Book description
During the US book tour for his memoir, Hitch-22, Christopher
Hitchens collapsed in his New York hotel room to excoriating pain in
his chest and thorax. As he would later write in the first of a series
of deeply moving Vanity Fair pieces, he was being deported 'from the
country of the well across the stark frontier that marks off the land
of malady.' Over the next year he underwent the brutal gamut of modern
cancer treatment, enduring catastrophic levels of suffering and
eventually losing the ability to speak. Mortality is the most
meditative collection of writing Hitchens has ever produced; at once
an unsparingly honest account of the ravages of his disease, an
examination of cancer etiquette, and the coda to a lifetime of fierce
debate and peerless prose.
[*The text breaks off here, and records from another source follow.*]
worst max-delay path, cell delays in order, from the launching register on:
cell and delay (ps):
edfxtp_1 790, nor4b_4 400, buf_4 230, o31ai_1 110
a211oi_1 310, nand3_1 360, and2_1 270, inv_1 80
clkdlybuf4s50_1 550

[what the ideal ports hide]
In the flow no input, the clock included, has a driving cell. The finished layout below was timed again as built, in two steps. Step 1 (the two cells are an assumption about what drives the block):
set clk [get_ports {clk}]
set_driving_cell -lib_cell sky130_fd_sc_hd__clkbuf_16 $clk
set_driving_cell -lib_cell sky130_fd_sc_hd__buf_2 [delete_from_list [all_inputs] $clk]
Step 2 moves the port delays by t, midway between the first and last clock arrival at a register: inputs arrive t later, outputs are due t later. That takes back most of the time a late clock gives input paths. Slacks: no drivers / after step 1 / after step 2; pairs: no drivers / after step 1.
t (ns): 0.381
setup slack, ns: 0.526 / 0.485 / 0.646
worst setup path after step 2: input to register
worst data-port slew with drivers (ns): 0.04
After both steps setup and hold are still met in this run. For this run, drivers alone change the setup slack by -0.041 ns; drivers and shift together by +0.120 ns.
In this eloquent confrontation with
mortality, Hitchens returns a human face to a disease that has become
a contemporary cipher of suffering.
Christopher Hitchens (1949-2011) was a contributing editor to
Vanity Fair and a columnist for Slate. He was the author of numerous
books, including works on Thomas Jefferson, Thomas Paine, George
Orwell, Mother Teresa, Henry Kissinger and Bill and Hillary Clinton,
as well as his international bestseller and National Book Award
nominee, god Is Not Great. His memoir, Hitch-22, was nominated for the
Orwell Prize and was a finalist for the National Book Critics Circle Award.